THE TASK: For each line of the data below that contains "partial", return that line.

======

[src/rtl/uart_rx_packer.sv]
// UART receiver that deserialises N_WORDS frames into one wide bus and
// presents it on a valid/ready handshake. Configurable parity and stop bits.
// Reports framing, parity and overflow errors. A partial bus is discarded
// when the line stays idle too long between frames.
module uart_rx_packer #(
    parameter int CLOCKS_PER_PULSE = 2604,
    parameter int BITS_PER_WORD    = 8,
    parameter int N_WORDS          = 3,
    parameter int PARITY           = 0,
    parameter int STOP_BITS        = 1,
    parameter int GAP_TIMEOUT      = 0
) (
    input  logic                               clk,
    input  logic                               rstn,
    input  logic                               rx,
    output logic [N_WORDS*BITS_PER_WORD-1:0]   m_data,
    output logic                               m_valid,
    input  logic                               m_ready,
    output logic                               frame_err,
    output logic                               parity_err,
    output logic                               overflow
);

    localparam int BUS_W = N_WORDS * BITS_PER_WORD;
    localparam int CNT_W = $clog2(CLOCKS_PER_PULSE);
    localparam int BIT_W = $clog2(BITS_PER_WORD + 1);
    localparam int IDX_W = $clog2(N_WORDS + 1);
    localparam int GAP_W = (GAP_TIMEOUT > 0) ? $clog2(GAP_TIMEOUT + 1) : 1;

    localparam logic [CNT_W-1:0] HALF_CNT  = CNT_W'(CLOCKS_PER_PULSE / 2 - 1);
    localparam logic [CNT_W-1:0] FULL_CNT  = CNT_W'(CLOCKS_PER_PULSE - 1);
    localparam logic [BIT_W-1:0] LAST_DATA = BIT_W'(BITS_PER_WORD - 1);
    localparam logic [BIT_W-1:0] LAST_STOP = BIT_W'(STOP_BITS - 1);
    localparam logic [IDX_W-1:0] LAST_IDX  = IDX_W'(N_WORDS - 1);
    localparam logic [GAP_W-1:0] GAP_LIMIT = GAP_W'((GAP_TIMEOUT > 0) ? GAP_TIMEOUT : 0);

    typedef enum logic [2:0] {
        S_IDLE,
        S_START,
        S_DATA,
        S_PARITY,
        S_STOP
    } state_t;

    state_t                     state_reg;
    logic                       rx_meta_reg;
    logic                       rx_s_reg;
    logic [CNT_W-1:0]           clk_cnt_reg;
    logic [BIT_W-1:0]           bit_cnt_reg;
    logic [BITS_PER_WORD-1:0]   shift_reg;
    logic                       parity_bad_reg;
    logic                       stop_bad_reg;
    logic [IDX_W-1:0]           idx_reg;
    logic [GAP_W-1:0]           gap_cnt_reg;
    logic [BUS_W-1:0]           asm_buf_reg;
    logic [BUS_W-1:0]           m_data_reg;
    logic                       m_valid_reg;
    logic                       frame_err_reg;
    logic                       parity_err_reg;
    logic                       overflow_reg;

    logic [BUS_W-1:0]           bus_next;
    logic                       parity_exp;

    // Expected parity bit over the received data bits (even or odd).
    assign parity_exp = (PARITY == 2) ? ~(^shift_reg) : ^shift_reg;

    // Assembly buffer with the word just received dropped into its slot.
    genvar gi;
    generate
        for (gi = 0; gi < N_WORDS; gi++) begin : g_slot
            assign bus_next[gi*BITS_PER_WORD +: BITS_PER_WORD] =
                (idx_reg == IDX_W'(gi)) ? shift_reg
                                        : asm_buf_reg[gi*BITS_PER_WORD +: BITS_PER_WORD];
        end
    endgenerate

    assign m_data     = m_data_reg;
    assign m_valid    = m_valid_reg;
    assign frame_err  = frame_err_reg;
    assign parity_err = parity_err_reg;
    assign overflow   = overflow_reg;

    // Two-flop synchroniser for the asynchronous serial line (idles high).
    always_ff @(posedge clk or negedge rstn) begin
        if (!rstn) begin
            rx_meta_reg <= 1'b1;
            rx_s_reg    <= 1'b1;
        end else begin
            rx_meta_reg <= rx;
            rx_s_reg    <= rx_meta_reg;
        end
    end

    // Frame FSM, word packing, bus handoff and error pulses.
    always_ff @(posedge clk or negedge rstn) begin
        if (!rstn) begin
            state_reg      <= S_IDLE;
            clk_cnt_reg    <= '0;
            bit_cnt_reg    <= '0;
            shift_reg      <= '0;
            parity_bad_reg <= 1'b0;
            stop_bad_reg   <= 1'b0;
            idx_reg        <= '0;
            gap_cnt_reg    <= '0;
            asm_buf_reg    <= '0;
            m_data_reg     <= '0;
            m_valid_reg    <= 1'b0;
            frame_err_reg  <= 1'b0;
            parity_err_reg <= 1'b0;
            overflow_reg   <= 1'b0;
        end else begin
            frame_err_reg  <= 1'b0;
            parity_err_reg <= 1'b0;
            overflow_reg   <= 1'b0;
            if (m_valid_reg && m_ready) begin
                m_valid_reg <= 1'b0;
            end

            case (state_reg)
                S_IDLE: begin
                    clk_cnt_reg <= '0;
                    bit_cnt_reg <= '0;
                    if (!rx_s_reg) begin
                        state_reg   <= S_START;
                        gap_cnt_reg <= '0;
                    end else if ((GAP_TIMEOUT > 0) && (idx_reg != '0)) begin
                        if (gap_cnt_reg == GAP_LIMIT) begin
                            idx_reg     <= '0;
                            gap_cnt_reg <= '0;
                        end else begin
                            gap_cnt_reg <= gap_cnt_reg + 1'b1;
                        end
                    end
                end

                S_START: begin
                    if (clk_cnt_reg == HALF_CNT) begin
                        clk_cnt_reg <= '0;
                        // A line already back high mid-bit is noise, not a frame.
                        state_reg   <= rx_s_reg ? S_IDLE : S_DATA;
                    end else begin
                        clk_cnt_reg <= clk_cnt_reg + 1'b1;
                    end
                end

                S_DATA: begin
                    if (clk_cnt_reg == FULL_CNT) begin
                        clk_cnt_reg <= '0;
                        shift_reg   <= {rx_s_reg, shift_reg[BITS_PER_WORD-1:1]};
                        if (bit_cnt_reg == LAST_DATA) begin
                            bit_cnt_reg <= '0;
                            state_reg   <= (PARITY != 0) ? S_PARITY : S_STOP;
                        end else begin
                            bit_cnt_reg <= bit_cnt_reg + 1'b1;
                        end
                    end else begin
                        clk_cnt_reg <= clk_cnt_reg + 1'b1;
                    end
                end

                S_PARITY: begin
                    if (clk_cnt_reg == FULL_CNT) begin
                        clk_cnt_reg    <= '0;
                        parity_bad_reg <= (rx_s_reg != parity_exp);
                        state_reg      <= S_STOP;
                    end else begin
                        clk_cnt_reg <= clk_cnt_reg + 1'b1;
                    end
                end

                S_STOP: begin
                    if (clk_cnt_reg == FULL_CNT) begin
                        clk_cnt_reg <= '0;
                        if (bit_cnt_reg != LAST_STOP) begin
                            stop_bad_reg <= stop_bad_reg | ~rx_s_reg;
                            bit_cnt_reg  <= bit_cnt_reg + 1'b1;
                        end else begin
                            state_reg      <= S_IDLE;
                            bit_cnt_reg    <= '0;
                            stop_bad_reg   <= 1'b0;
                            parity_bad_reg <= 1'b0;
                            // Framing outranks parity; either drops the partial bus.
                            if (stop_bad_reg || !rx_s_reg) begin
                                frame_err_reg <= 1'b1;
                                idx_reg       <= '0;
                            end else if (parity_bad_reg) begin
                                parity_err_reg <= 1'b1;
                                idx_reg        <= '0;
                            end else if (idx_reg == LAST_IDX) begin
                                idx_reg <= '0;
                                if (!m_valid_reg || m_ready) begin
                                    m_data_reg  <= bus_next;
                                    m_valid_reg <= 1'b1;
                                end else begin
                                    overflow_reg <= 1'b1;
                                end
                            end else begin
                                asm_buf_reg <= bus_next;
                                idx_reg     <= idx_reg + 1'b1;
                            end
                        end
                    end else begin
                        clk_cnt_reg <= clk_cnt_reg + 1'b1;
                    end
                end

                default: state_reg <= S_IDLE;
            endcase
        end
    end

endmodule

======

EXERCISE RESPONSE:
// Reports framing, parity and overflow errors. A partial bus is discarded
                            // Framing outranks parity; either drops the partial bus.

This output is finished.